CD-HIT versions

  
<< CD-HIT analysis
<< Comparing USEARCH and CD-HIT
  
CD-HIT version 4
The source code of version 4 of CD-HIT is a major re-write compared to version 3. The code in v4 is more readable, though still difficult to follow. The algorithm has been improved in some respects, and in particular multi-threading is supported via parallelization using OpenMP. This multi-threading strategy is effective when the input data has high redundancy. When redundancy is low (average cluster size close to 1), wall-clock time is not reduced significantly and may even increase. Version 3 of CD-HIT was often orders of magnitude slower than the UCLUST algorithm in USEARCH. Version 4 is much improved though still usually significantly slower than UCLUST, even when multi-threading is used. USEARCH does not support multi-threading for clustering, at least through version. A multi-threaded version of UCLUST is in development and may be included in USEARCH v6.
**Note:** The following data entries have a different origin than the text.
## config.mk

```make
export PLATFORM = sky130hd
export DESIGN_NAME = whf_back
export DESIGN_NICKNAME = d
export VERILOG_FILES = /design/src/design/whf_pkg.sv /design/src/design/whf_back.sv
export SDC_FILE = /design/constraint.sdc
export NUM_CORES = 2
export LEC_CHECK = 0
export ABC_AREA = 0
export BUFFER_PORTS_ARGS = -buffer_cell sky130_fd_sc_hd__buf_2
export CAP_MARGIN = 5
export CORE_UTILIZATION = 55
export DETAILED_ROUTE_END_ITERATION = 7
export PLACE_DENSITY = 0.77
export SLEW_MARGIN = 20
export SYNTH_ARGS = -nofsm -noshare
export SYNTH_HDL_FRONTEND = slang
export SYNTH_SLANG_ARGS = --single-unit
```

## constraint.sdc

```tcl
create_clock -name clk -period 15.05 [get_ports clk]
set_input_delay 4.515 -clock clk [delete_from_list [all_inputs] [get_ports clk]]
set_output_delay 4.515 -clock clk [all_outputs]
set_load 0.1 [all_outputs]
```

## src/design/whf_pkg.sv

```systemverilog
// ---------------------------------------------------------------------------
// whf_pkg
// types, constants and the cordic angle table for the waypoint follower
// ---------------------------------------------------------------------------
package whf_pkg;

  localparam int TableDepth  = 16;
  localparam int CordicSteps = 16;
  localparam int IdxW        = 5;
  localparam int StepW       = 5;

  localparam logic signed [15:0] PiQ13    = 16'sd25736;
  localparam logic signed [17:0] TwoPiQ13 = 18'sd51472;
  localparam logic signed [20:0] HalfPiQ16 = 21'sd102944;

  typedef enum logic [1:0] {
    REQ_TICK  = 2'd0,
    REQ_ADD   = 2'd1,
    REQ_CLEAR = 2'd2,
    REQ_NONE  = 2'd3
  } req_t;

  typedef enum logic [2:0] {
    CFG_REACH   = 3'd0,
    CFG_GAIN    = 3'd1,
    CFG_MAXTURN = 3'd2,
    CFG_CRUISE  = 3'd3,
    CFG_SLOW    = 3'd4
  } cfg_idx_t;

  typedef struct packed {
    logic [1:0]         req_type;
    logic signed [31:0] wp_x;
    logic signed [31:0] wp_y;
    logic signed [31:0] pose_x;
    logic signed [31:0] pose_y;
    logic signed [15:0] pose_theta;
  } req_item_t;

  typedef struct packed {
    logic [14:0]        speed_target;
    logic signed [15:0] turn_target;
    logic               add_accepted;
    logic               waypoint_reached;
    logic [4:0]         waypoint_count;
    logic [4:0]         active_index;
    logic               route_complete;
  } rsp_item_t;

  typedef struct packed {
    logic [23:0] reach_radius;
    logic [15:0] heading_gain;
    logic [14:0] max_turn_rate;
    logic [14:0] cruise_speed;
    logic [14:0] slowdown_angle;
  } cfg_t;

  // front-to-back queue entry: a classified job
  typedef struct packed {
    logic               steer;       // tick needs the cordic path
    logic signed [32:0] dx;
    logic signed [32:0] dy;
    logic signed [15:0] theta;
    rsp_item_t          rsp;         // bookkeeping result, speeds zero
  } job_t;

  function automatic logic signed [20:0] atan_q16(input logic [StepW-1:0] i);
    unique case (i)
      5'd0:  atan_q16 = 21'sd51472;
      5'd1:  atan_q16 = 21'sd30385;
      5'd2:  atan_q16 = 21'sd16055;
      5'd3:  atan_q16 = 21'sd8150;
      5'd4:  atan_q16 = 21'sd4091;
      5'd5:  atan_q16 = 21'sd2047;
      5'd6:  atan_q16 = 21'sd1024;
      5'd7:  atan_q16 = 21'sd512;
      5'd8:  atan_q16 = 21'sd256;
      5'd9:  atan_q16 = 21'sd128;
      5'd10: atan_q16 = 21'sd64;
      5'd11: atan_q16 = 21'sd32;
      5'd12: atan_q16 = 21'sd16;
      5'd13: atan_q16 = 21'sd8;
      5'd14: atan_q16 = 21'sd4;
      5'd15: atan_q16 = 21'sd2;
      5'd16: atan_q16 = 21'sd1;
      default: atan_q16 = 21'sd0;
    endcase
  endfunction

endpackage

```

## src/design/whf_back.sv

```systemverilog
// ---------------------------------------------------------------------------
// whf_back
// cordic atan2, heading error, turn and speed targets; result register
// ---------------------------------------------------------------------------
module whf_back (
  input  logic              clk,
  input  logic              rst_n,
  input  logic              job_valid,
  output logic              job_ready,
  input  whf_pkg::job_t     job,
  input  whf_pkg::cfg_t     cfg,
  output logic              rsp_valid,
  input  logic              rsp_ready,
  output whf_pkg::rsp_item_t rsp
);
  import whf_pkg::*;

  typedef enum logic [4:0] {
    B_IDLE = 5'b00001,
    B_ROT  = 5'b00010,
    B_ERR  = 5'b00100,
    B_MUL  = 5'b01000,
    B_OUT  = 5'b10000
  } bst_t;

  bst_t st_r;
  job_t j_r;
  logic signed [52:0] x_r, y_r;
  logic signed [21:0] z_r;
  logic [StepW-1:0]   i_r;
  logic signed [17:0] err_r;
  logic signed [34:0] prod_r;
  logic [14:0]        spd_r;
  logic               ov_r;
  rsp_item_t          o_r;
  logic               ov_nxt;

  logic signed [52:0] xs, ys;
  logic signed [17:0] ang, e0;
  logic signed [34:0] om;
  logic signed [16:0] lim;
  logic               zero_vec;
  logic               fire;
  logic signed [15:0] turn_c;
  rsp_item_t          rsp_c;

  assign job_ready = (st_r == B_IDLE);
  assign rsp_valid = ov_r;
  assign rsp       = o_r;
  assign xs  = x_r >>> i_r;
  assign ys  = y_r >>> i_r;
  // zero vector gives zero angle
  assign zero_vec = (j_r.dx == 0) && (j_r.dy == 0);
  assign ang = zero_vec ? 18'sd0 : 18'(($signed({z_r[21], z_r}) + 23'sd4) >>> 3);
  assign e0  = ang - 18'(j_r.theta);
  assign om  = (prod_r + 35'sd256) >>> 9;
  assign lim = $signed({2'b0, cfg.max_turn_rate});
  assign ov_nxt = ov_r && !rsp_ready;
  assign fire   = (st_r == B_OUT) && !ov_nxt;

  always_comb begin
    if (om > 35'(lim)) turn_c = 16'(lim);
    else if (om < -35'(lim)) turn_c = 16'(-lim);
    else turn_c = om[15:0];
    rsp_c = j_r.rsp;
    if (j_r.steer) begin
      rsp_c.speed_target = spd_r;
      rsp_c.turn_target  = turn_c;
    end
  end

  always_ff @(posedge clk) begin
    if (!rst_n) begin
      st_r <= B_IDLE; ov_r <= 1'b0;
    end else begin
      ov_r <= ov_nxt || fire;
      unique case (st_r)
        B_IDLE: if (job_valid) begin
          j_r <= job;
          i_r <= '0;
          if (!job.steer) begin
            st_r <= B_OUT;
          end else begin
            st_r <= B_ROT;
            if (job.dx < 0) begin
              if (job.dy >= 0) begin
                x_r <= 53'(job.dy); y_r <= -53'(job.dx); z_r <= 22'(HalfPiQ16);
              end else begin
                x_r <= -53'(job.dy); y_r <= 53'(job.dx); z_r <= -22'(HalfPiQ16);
              end
            end else begin
              x_r <= 53'(job.dx); y_r <= 53'(job.dy); z_r <= '0;
            end
          end
        end
        B_ROT: begin
          if (y_r >= 0) begin
            x_r <= x_r + ys; y_r <= y_r - xs; z_r <= z_r + 22'(atan_q16(i_r));
          end else begin
            x_r <= x_r - ys; y_r <= y_r + xs; z_r <= z_r - 22'(atan_q16(i_r));
          end
          i_r <= i_r + 1'b1;
          if (i_r == StepW'(CordicSteps - 1)) st_r <= B_ERR;
        end
        B_ERR: begin
          if (e0 > 18'(PiQ13)) err_r <= e0 - TwoPiQ13;
          else if (e0 < -18'(PiQ13)) err_r <= e0 + TwoPiQ13;
          else err_r <= e0;
          st_r <= B_MUL;
        end
        B_MUL: begin
          prod_r <= $signed({1'b0, cfg.heading_gain}) * err_r;
          st_r <= B_OUT;
          spd_r <= (err_r > $signed({3'b0, cfg.slowdown_angle}) ||
                    err_r < -$signed({3'b0, cfg.slowdown_angle}))
                   ? (cfg.cruise_speed >> 1) : cfg.cruise_speed;
        end
        B_OUT: if (fire) begin
          o_r  <= rsp_c;
          st_r <= B_IDLE;
        end
        default: st_r <= B_IDLE;
      endcase
    end
  end

  a_turn: assert property (@(posedge clk) disable iff (!rst_n)
    ov_r && !o_r.waypoint_reached && o_r.add_accepted |-> o_r.turn_target == 0)
    else $error("add carries turn");
  a_iter: assert property (@(posedge clk) disable iff (!rst_n)
    st_r == B_ROT |-> i_r < StepW'(CordicSteps)) else $error("step overrun");
  a_hold: assert property (@(posedge clk) disable iff (!rst_n)
    ov_r && !rsp_ready |=> ov_r && $stable(o_r)) else $error("result lost");

endmodule

```

# Word level (Yosys, flattened, before mapping)
# Memories as Yosys holds them, arrays and structs flattened. A register that Yosys moved wholly into a read port is not among the register bits.
# Cells that the tools add are included.
[totals]
memories = 2
wordCells = 126
out_inout_bits = 46
mem_bits_ro = 1024
ff_bits = 378
in_bits = 216
[memory_table]
columns = ["memory", "words", "word_bits", "rd", "rd_clocked_by_memory_dff", "write_ports", "line_no", "source"]
rows = [
  ["(name not given)", 32, 16, 1, 1, 0, "whf_pkg.sv:68", "unique case (i)"],
  ["(name not given)", 32, 16, 1, 1, 0, "whf_pkg.sv:68", ""],
]
[op_classes]
n_reduce_logical = 17
eq_ne = 10
add_sub_neg = 17
shift = 2
multipliers = 1
magnitude_cmp = 9
n_mux = 40
[ops]
columns = ["cell", "n"]
rows = [
  ["two-way mux 53 bit", 10],
  ["case mux 53 bit (2 select lines)", 2],
  ["two-way mux 21 bit", 6],
  ["two-way mux 22 bit", 5],
  ["adder 53 bit", 2],
  ["negator 33 -> 53 bit", 2],
  [">>> shifter 53 x 5 -> 53 bit", 2],
  ["subtractor 53 bit", 2],
  ["logical NOT 33 bit", 2],
  ["two-way mux 18 bit", 3],
  ["greater-or-equal comparator 53 x 1 -> 1 bit (second input constant)", 1],
  ["case mux 22 bit (2 select lines)", 1],
  ["adder 35 x 10 -> 35 bit (second input constant)", 1],
  ["< comparator 26 x 35 -> 1 bit", 1],
  ["multiplier 17 x 18 -> 35 bit", 1],
  ["two-way mux 5 bit", 7],
  ["negator 15 -> 35 bit", 1],
  ["greater-or-equal comparator 33 x 1 -> 1 bit (second input constant)", 1],
  ["< comparator 33 x 1 -> 1 bit (second input constant)", 1],
  ["two-way mux 16 bit", 2],
  ["two-way mux 31 bit", 1],
  ["> comparator 26 x 16 -> 1 bit", 1],
  ["case mux 5 bit (5 select lines)", 1],
  ["adder 22 x 21 -> 22 bit", 1],
  ["other kinds (28)", 39],
]

# Longest topological paths before layout
[depth]
depth_word = 7
mapped_depth = 30
ltp_nobuf = 25

# Worst setup path after synthesis
# No wires, ideal clock.
[synth_path]
path_type = "input to register"
start = "input port job_valid"
end = "register x_r[0] (enable)"
n_path_buf = 0
stages = 2
required_time_ns = 14.395
arrival_time_ns = 10.773
setup_time_ns = 0.655
slack_ns = 3.621
cell_sequence = "o21ai_0 -> a21oi_1"
[synth_via]
elab_chain_cells = 2
[synth_rtl]
columns = ["element", "line_no", "source"]
rows = [
  ["start: declaration", "whf_back.sv:8", "input logic job_valid,"],
  ["!= test 2 bit (no line)", "n/a", ""],
  ["AND reduction 4 bit (no line)", "n/a", ""],
  ["end signal: assignment", "whf_back.sv:87", "x_r <= 53'(job.dy); y_r <= -53'(job.dx); z_r <= 22'(HalfPiQ16);"],
  ["end signal: assignment", "whf_back.sv:89", "x_r <= -53'(job.dy); y_r <= 53'(job.dx); z_r <= -22'(HalfPiQ16);"],
  ["end signal: assignment", "whf_back.sv:98", "x_r <= x_r + ys; y_r <= y_r - xs; z_r <= z_r + 22'(atan_q16(i_r));"],
  ["end: declaration", "whf_back.sv:28", "logic signed [52:0] x_r, y_r;"],
]
# Every way passes these cells.
# A chain may end at the register's enable or synchronous reset.

# Worst setup path after layout
[layout_path]
start = "input port cfg[48] in the netlist's numbering"
end = "register prod_r[34], data pin"
[layout_via]
elab_chain_cells = 1
[layout_rtl]
columns = ["element", "line_no", "source"]
rows = [
  ["start: declaration", "whf_back.sv:11", "input whf_pkg::cfg_t cfg,"],
  ["multiplier 17 x 18 -> 35 bit", "whf_back.sv:112", "prod_r <= $signed({1'b0, cfg.heading_gain}) * err_r;"],
  ["end signal: assignment", "whf_back.sv:112", ""],
  ["end: declaration", "whf_back.sv:32", "logic signed [34:0] prod_r;"],
]
# Every way passes these cells.

==> metrics <==
routing usage on met1=41.1%; Post-CTS Setup Inserts=0; Crit Path Category=in2reg; layout cell share with drive strength beyond 1=~13%; final worst setup slack=about 3.9 ns; Leakage=0.0221 uW; number of global-route vias before repair=39913; final setup vio count=0; CTS sink count=385; outcome=complete, no violations; syn avg cell area=about 9.4 sq um; Post-synth EDFFs=between 300 and 400; CTS max path bufs=3; # port buffers=237; DIE HEIGHT=301 um; hold slack=0.420 ns; Clock Power Share=17.3%; Most used DFF post-synth=edfxtp_1; HP Class=reg2reg; Pwr Density=137 nW/um^2; Sw Pwr=3240 uW; Pins Over Slew Limit=0; most used routing layer=met2; total global-route track usage=30.8%; largest net degree at the start of global routing=125; DP HPWL=approximately 110000 um; CP max FO=18; # DRC=0; WP data arrival=11.52 ns; Reg power frac=a little over a fifth; Detailed Route Iter0 Violations=4663; maxcap violations=0; Area Growth Syn to Fin=7.38%; gate count after technology mapping=5237; worst-skew pair later-pin latency=0.65 ns; placed insts=~6400; vias per std cell=6.44; GP Congestion=between 0.9 and 1; Post-Synthesis Cell Area=between 40000 and 50000 sq um; Post-synth ARST share=0%; Internal Power=about 4000 uW; wire length of the first global-routing pass=~220000 um; Synthesized Nets=a little over 6000; post_cts resized=0; root buf cell=clkbuf_16; area of the die=90400 sq um; CTS Buf Count=47; die span in x=roughly 300 um; Detail Route Antenna Nets=0; Worst Clk Skew=roughly 0.034 ns; slowest stage cell, crit path=fa_1; core area=88400 sq um; fmax=89.6 MHz; htree depth=2; Congestion Overflow GR=0; relative slew slack=around 14%; Startpoint Class=input port; crit path cell chain=buf_2 > nand2_1 > fa_1 > inv_1 > fa_1 > fa_1 > fa_1 > fa_1 > inv_1 > fa_1 > inv_1 > ha_1 > and4_1 > nand4_1 > o31ai_1 > a211oi_1 > nor3_1 > a31oi_1 > o21ba_2 > xnor2_1; Tcrit/Tclk final=74.2%; grt met2 use=between 40% and 50%; RSZ-0062 raised after global routing=no; Initial Util=55.5%; GRT met3 Usage=around 7.0%; IO Pins=262; CTS tree=built; CP dominant cell by count=fa_1; NumNets Final=6157; Comb pwr share=about 62%; critical path capture point type=register; total iterations of the first detailed-routing run=8; Core Util, Final=between 50 and 60%; switch share=44.8%; vias after detailed routing=41946; max incr delay on CP=0.87 ns; Yosys cell types=between 100 and 150; Yosys reg bits=slightly below 400; WL/cell=21.6 um; Setup WS pre-CTS=around 3.3 ns; Peak VDD IR=0.000215 V; Ys Warns=0; Clk pin slew, worst setup/hold paths=0.06 ns; final std cells w/o fill=around 6500; Core Rows=109; Final TNS setup=0 ns; post-synthesis sequential area ratio=between 20% and 30%; fin crit period=11.17 ns; actual slew at the worst max-slew pin=1.28 ns; final hold vios=0; Required @ worst endpoint=about 15 ns; initial antenna violation count=5; CTS Hold Bufs=0; Routed WL=between 100000 and 150000 um
==> final timing paths <==
path / cells after the start / slack (ns) / start / end
worst max-delay path: 20 / 3.88 / cfg[48] / prod_r[34]$_DFFE_PP_
worst min-delay path: 0 / 0.42 / j_r[4]$_DFFE_PP_ / rsp[4]$_DFFE_PP_
worst max register to register: 22 / 5.80 / i_r[1]$_DFFE_PP_ / y_r[51]$_DFFE_PP_
worst min register to register: 0 / 0.42 / j_r[4]$_DFFE_PP_ / rsp[4]$_DFFE_PP_
==> state kept, by name (all words and copies together) (netlist names), named ones only <==
register and cells:
err_r 18, i_r 5, j_r 127, prod_r 27, rsp 44, rsp_valid 1
spd_r 15, st_r 5, x_r 53, y_r 53, z_r 21
==> metal layers <==
layer | share of wire [%] | vias up
li1 | - | 19044
met1 | 39 | 20318
met3 | 11 | 382
met5 | 0.023 | -
met4 | 4.1 | 6
met2 | 45 | 2196
==> worst max-delay path: cells and delay by family <==
kind / cells / cell delay [ns]
adders and majority gates: 7 / 4.02
xor gates and xnor gates: 1 / 0.15
AOI/OAI and AO/OA: 4 / 1.28
buffers and inverters: 4 / 0.58
and+or+nand+nor: 4 / 0.93
==> final cells by class <==
type,instances,area [sq um]
fillers,7474,35700
multi-input cells,4068,34700
flip-flops and latches,385,11300
inverters,526,1980
repair buffers,285,1560
well taps,1165,1460
clock buffers,57,1240
clock inverters,31,443
diodes,1,2.50
==> cell usage in the layout (no fill, tap or decap), types with 110 or more instances in the layout <==
cell type  count
and2_1       141
edfxtp_1     363
buf_2        236
nor2_1       287
mux4_2       170
mux2i_1      145
a21oi_1      251
xor2_1       155
fa_1         295
nand2_1      548
xnor2_1      229
o21ai_0      291
ha_1         333
inv_1        521
a21o_1       110
==> cells in the mapped netlist (58+ instances only) <==
library cell  instances  share of area [%]
nand2_1             549                4.2
inv_1               521                4.0
edfxtp_1            363                 22
ha_1                333                8.5
fa_1                295                 12
o21ai_0             291                3.0
nor2_1              287                2.2
a21oi_1             253                2.6
xnor2_1             229                4.1
mux4_2              170                7.8
clkbuf_1            155                1.2
xor2_1              155                2.8
mux2i_1             145                3.0
and2_1              141                1.8
a21o_1              110                1.7
nand3_1              93               0.95
mux2_2               90                2.1
o211ai_1             82                1.3
nor3_1               60               0.61
nor4_1               58               0.74
==> power groups by stage <==
stage	clock network (uW)	logic, uW	registers (uW)
global route	1310	4940	1520
finish	1250	4480	1520
detailed placement	0	4380	1530
floorplan	0	3360	1530
CTS	1280	4420	1510
global placement	0	4280	1530
==> metrics by stage <==
step	power, uW	area [sq um]
2_1_floorplan	4890	49100
3_5_place_dp	5910	51000
5_1_grt	7770	52700
3_3_place_gp	5810	51000
4_1_cts	7210	52700
6_report	7240	52700
==> cells by family after synthesis <==
logic type	Yosys count	share of synthesized area (%)
compound gates	1160	15.4
flops	385	23.1
buf+inv	784	6.35
fa+ha+maj	628	20.5
xor+xnor	384	6.86
simple gates	1486	14.7
mux	410	13.1
Note: power is estimated with default switching activity, not from simulation.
CD-HIT versions and downloads
At the time of writing (Feb 2012), there are two download pages for CD-HIT which give contradictory information about which version is considered stable and recommended for production use. The CD-HIT home page at UCSD has a Downloads tab which refers to this site (http://bioinformatics.org/cd-hit/) for "tested and stable" releases, and another (http://code.google.com/p/cdhit/) for "developers" and "new features". However, the Google Code download page describes six of the download files, from cd-hit-v4.5.3-2011-02-09.tgz to cd-hit-v4.5.7-2011-12-16.tgz, as "Stable", while the latest version on the bionformatics.org page is cd-hit-v4.5.4-2011-03-07.tgz. It therefore not clear whether 4.5.4 or 4.5.7 is the recommended stable release. In the tests reported here, I used these two downloads: v3.1.2 (cd-hit-2009-0427.tar.gz) and 4.5.7 (cd-hit-v4.5.7-2011-12-16.tgz).